Segment Start: Data supplied

**src/hw/rename_pkg.sv**
```systemverilog
`default_nettype none

package rename_pkg;

  localparam int arch_regs = 32;
  localparam int phys_regs = 64;
  localparam int free_depth = phys_regs - arch_regs;
  localparam int issue_width = 2;

  typedef logic [$clog2(arch_regs)-1:0] arch_idx_t;
  typedef logic [$clog2(phys_regs)-1:0] phys_tag_t;

  // slot index with one wrap bit on top.
  typedef logic [$clog2(free_depth):0] fl_ptr_t;

  // has_dest is only set for a nonzero dest.
  typedef struct packed {
    logic      has_dest;
    arch_idx_t dest;
    arch_idx_t src1;
    arch_idx_t src2;
  } decoded_inst_t;

  typedef struct packed {
    logic      has_dest;
    arch_idx_t dest;
    phys_tag_t new_tag;
    phys_tag_t old_tag;
  } retire_slot_t;

  typedef struct packed {
    phys_tag_t src1_tag;
    phys_tag_t src2_tag;
    phys_tag_t old_tag;
  } lookup_t;

  typedef struct packed {
    logic      en;
    arch_idx_t dest;
    phys_tag_t tag;
  } map_write_t;

  typedef struct packed {
    logic      has_dest;
    phys_tag_t new_tag;
    phys_tag_t src1_tag;
    phys_tag_t src2_tag;
    phys_tag_t old_tag;
  } renamed_inst_t;

endpackage

`default_nettype wire

```
**src/hw/free_list.sv**
```systemverilog
`timescale 1ns/1ns
`default_nettype none

module free_list (
  input  logic                                                     clock,
  input  logic                                                     reset,
  input  logic                                                     rollback,
  input  logic                                                     accept,
  input  rename_pkg::decoded_inst_t [rename_pkg::issue_width-1:0]  inst,
  input  logic                      [rename_pkg::issue_width-1:0]  retire_en,
  input  rename_pkg::retire_slot_t  [rename_pkg::issue_width-1:0]  retire,
  output rename_pkg::phys_tag_t     [rename_pkg::issue_width-1:0]  new_tag,
  output logic                                                     ready
);

  import rename_pkg::*;

  localparam int slot_bits = $clog2(free_depth);

  phys_tag_t tag_table [free_depth];

  fl_ptr_t alloc_ptr;
  fl_ptr_t alloc_ptr_1;
  fl_ptr_t ins_ptr;
  fl_ptr_t ins_ptr_1;
  fl_ptr_t ins_next;
  fl_ptr_t free_count;
  fl_ptr_t need;
  logic    release_0;
  logic    release_1;

  // tags wanted by this pair.
  assign need = fl_ptr_t'(inst[0].has_dest) + fl_ptr_t'(inst[1].has_dest);

  // wrap bits keep a full list apart from an empty one.
  assign free_count = ins_ptr - alloc_ptr;
  assign ready = free_count >= need;

  // slot 1 takes the next entry only when slot 0 also allocates.
  assign alloc_ptr_1 = alloc_ptr + fl_ptr_t'(inst[0].has_dest);

  assign new_tag[0] = tag_table[alloc_ptr[slot_bits-1:0]];
  assign new_tag[1] = tag_table[alloc_ptr_1[slot_bits-1:0]];

  // slot 1 retires only together with slot 0.
  assign release_0 = retire_en[0] && retire[0].has_dest;
  assign release_1 = (&retire_en) && retire[1].has_dest;

  assign ins_ptr_1 = ins_ptr + fl_ptr_t'(release_0);
  assign ins_next = ins_ptr_1 + fl_ptr_t'(release_1);

  always_ff @(posedge clock) begin
    if (reset) begin
      for (int i = 0; i < free_depth; i++) begin
        tag_table[i] <= phys_tag_t'(arch_regs + i);
      end
    end else begin
      if (release_0) begin
        tag_table[ins_ptr[slot_bits-1:0]] <= retire[0].old_tag;
      end
      if (release_1) begin
        tag_table[ins_ptr_1[slot_bits-1:0]] <= retire[1].old_tag;
      end
    end
  end

  always_ff @(posedge clock) begin
    if (reset) begin
      alloc_ptr <= '0;
      ins_ptr <= fl_ptr_t'(free_depth);
    end else begin
      ins_ptr <= ins_next;
      if (rollback) begin
        // every in-flight tag comes back, so the list is full again.
        alloc_ptr <= {~ins_next[slot_bits], ins_next[slot_bits-1:0]};
      end else if (accept) begin
        alloc_ptr <= alloc_ptr + need;
      end
    end
  end

endmodule

`default_nettype wire

```
**src/hw/map_table.sv**
```systemverilog
`timescale 1ns/1ns
`default_nettype none

module map_table (
  input  logic                                                     clock,
  input  logic                                                     reset,
  input  logic                                                     rollback,
  input  rename_pkg::decoded_inst_t [rename_pkg::issue_width-1:0]  inst,
  input  rename_pkg::map_write_t    [rename_pkg::issue_width-1:0]  map_wr,
  input  logic                      [rename_pkg::issue_width-1:0]  retire_en,
  input  rename_pkg::retire_slot_t  [rename_pkg::issue_width-1:0]  retire,
  output rename_pkg::lookup_t       [rename_pkg::issue_width-1:0]  lookup
);

  import rename_pkg::*;

  phys_tag_t spec_map [arch_regs];
  phys_tag_t arch_map [arch_regs];
  phys_tag_t arch_next [arch_regs];

  // both slots read the speculative map as it stands.
  always_comb begin
    for (int i = 0; i < issue_width; i++) begin
      lookup[i].src1_tag = spec_map[inst[i].src1];
      lookup[i].src2_tag = spec_map[inst[i].src2];
      lookup[i].old_tag = spec_map[inst[i].dest];
    end
  end

  // committed map including this cycle's retirements.
  always_comb begin
    arch_next = arch_map;
    if (retire_en[0] && retire[0].has_dest) begin
      arch_next[retire[0].dest] = retire[0].new_tag;
    end
    if ((&retire_en) && retire[1].has_dest) begin
      arch_next[retire[1].dest] = retire[1].new_tag;
    end
  end

  always_ff @(posedge clock) begin
    if (reset) begin
      for (int i = 0; i < arch_regs; i++) begin
        arch_map[i] <= phys_tag_t'(i);
      end
    end else begin
      arch_map <= arch_next;
    end
  end

  always_ff @(posedge clock) begin
    if (reset) begin
      for (int i = 0; i < arch_regs; i++) begin
        spec_map[i] <= phys_tag_t'(i);
      end
    end else if (rollback) begin
      spec_map <= arch_next;
    end else begin
      // later slot overrides, so slot 1 wins a shared dest.
      for (int i = 0; i < issue_width; i++) begin
        if (map_wr[i].en) begin
          spec_map[map_wr[i].dest] <= map_wr[i].tag;
        end
      end
    end
  end

endmodule

`default_nettype wire

```
**src/hw/rename_merge.sv**
```systemverilog
`timescale 1ns/1ns
`default_nettype none

module rename_merge (
  input  logic                                                     clock,
  input  logic                                                     reset,
  input  logic                                                     dispatch,
  input  logic                                                     rollback,
  input  logic                                                     ready,
  input  rename_pkg::decoded_inst_t [rename_pkg::issue_width-1:0]  inst,
  input  rename_pkg::phys_tag_t     [rename_pkg::issue_width-1:0]  new_tag,
  input  rename_pkg::lookup_t       [rename_pkg::issue_width-1:0]  lookup,
  output logic                                                     accept,
  output rename_pkg::map_write_t    [rename_pkg::issue_width-1:0]  map_wr,
  output logic                                                     out_valid,
  output rename_pkg::renamed_inst_t [rename_pkg::issue_width-1:0]  out
);

  import rename_pkg::*;

  renamed_inst_t [issue_width-1:0] renamed;

  logic src1_hit;
  logic src2_hit;
  logic dest_hit;

  // rollback wins over dispatch.
  assign accept = dispatch && ready && !rollback;

  // slot 1 against slot 0's destination.
  assign src1_hit = inst[0].has_dest && (inst[1].src1 == inst[0].dest);
  assign src2_hit = inst[0].has_dest && (inst[1].src2 == inst[0].dest);
  assign dest_hit = inst[0].has_dest && inst[1].has_dest && (inst[1].dest == inst[0].dest);

  always_comb begin
    for (int i = 0; i < issue_width; i++) begin
      map_wr[i].en = accept && inst[i].has_dest;
      map_wr[i].dest = inst[i].dest;
      map_wr[i].tag = new_tag[i];
    end
  end

  always_comb begin
    renamed[0].has_dest = inst[0].has_dest;
    renamed[0].new_tag = inst[0].has_dest ? new_tag[0] : '0;
    renamed[0].src1_tag = lookup[0].src1_tag;
    renamed[0].src2_tag = lookup[0].src2_tag;
    renamed[0].old_tag = inst[0].has_dest ? lookup[0].old_tag : '0;

    renamed[1].has_dest = inst[1].has_dest;
    renamed[1].new_tag = inst[1].has_dest ? new_tag[1] : '0;
    renamed[1].src1_tag = src1_hit ? new_tag[0] : lookup[1].src1_tag;
    renamed[1].src2_tag = src2_hit ? new_tag[0] : lookup[1].src2_tag;
    if (dest_hit) begin
      renamed[1].old_tag = new_tag[0];
    end else begin
      renamed[1].old_tag = inst[1].has_dest ? lookup[1].old_tag : '0;
    end
  end

  always_ff @(posedge clock) begin
    if (reset) begin
      out_valid <= 1'b0;
    end else begin
      out_valid <= accept;
    end
  end

  // bundle holds until the next accepted pair.
  always_ff @(posedge clock) begin
    if (accept) begin
      out <= renamed;
    end
  end

endmodule

`default_nettype wire

```
**src/hw/rename_unit.sv**
```systemverilog
`timescale 1ns/1ns
`default_nettype none

module rename_unit (
  input  logic                                                     clock,
  input  logic                                                     reset,
  input  logic                                                     dispatch,
  input  rename_pkg::decoded_inst_t [rename_pkg::issue_width-1:0]  inst,
  input  logic                      [rename_pkg::issue_width-1:0]  retire_en,
  input  rename_pkg::retire_slot_t  [rename_pkg::issue_width-1:0]  retire,
  input  logic                                                     rollback,
  output logic                                                     ready,
  output logic                                                     out_valid,
  output rename_pkg::renamed_inst_t [rename_pkg::issue_width-1:0]  out
);

  import rename_pkg::*;

  logic                          accept;
  phys_tag_t  [issue_width-1:0]  new_tag;
  lookup_t    [issue_width-1:0]  lookup;
  map_write_t [issue_width-1:0]  map_wr;

  free_list u_free_list (
    .clock     (clock),
    .reset     (reset),
    .rollback  (rollback),
    .accept    (accept),
    .inst      (inst),
    .retire_en (retire_en),
    .retire    (retire),
    .new_tag   (new_tag),
    .ready     (ready)
  );

  map_table u_map_table (
    .clock     (clock),
    .reset     (reset),
    .rollback  (rollback),
    .inst      (inst),
    .map_wr    (map_wr),
    .retire_en (retire_en),
    .retire    (retire),
    .lookup    (lookup)
  );

  rename_merge u_rename_merge (
    .clock     (clock),
    .reset     (reset),
    .dispatch  (dispatch),
    .rollback  (rollback),
    .ready     (ready),
    .inst      (inst),
    .new_tag   (new_tag),
    .lookup    (lookup),
    .accept    (accept),
    .map_wr    (map_wr),
    .out_valid (out_valid),
    .out       (out)
  );

endmodule

`default_nettype wire

```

Segment End: Data supplied

** What is being asked **
Above are the records; copy each line from them that includes the string "dispatch".

** Answer for this exercise **
  input  logic                                                     dispatch,
  // rollback wins over dispatch.
  assign accept = dispatch && ready && !rollback;
  input  logic                                                     dispatch,
    .dispatch  (dispatch),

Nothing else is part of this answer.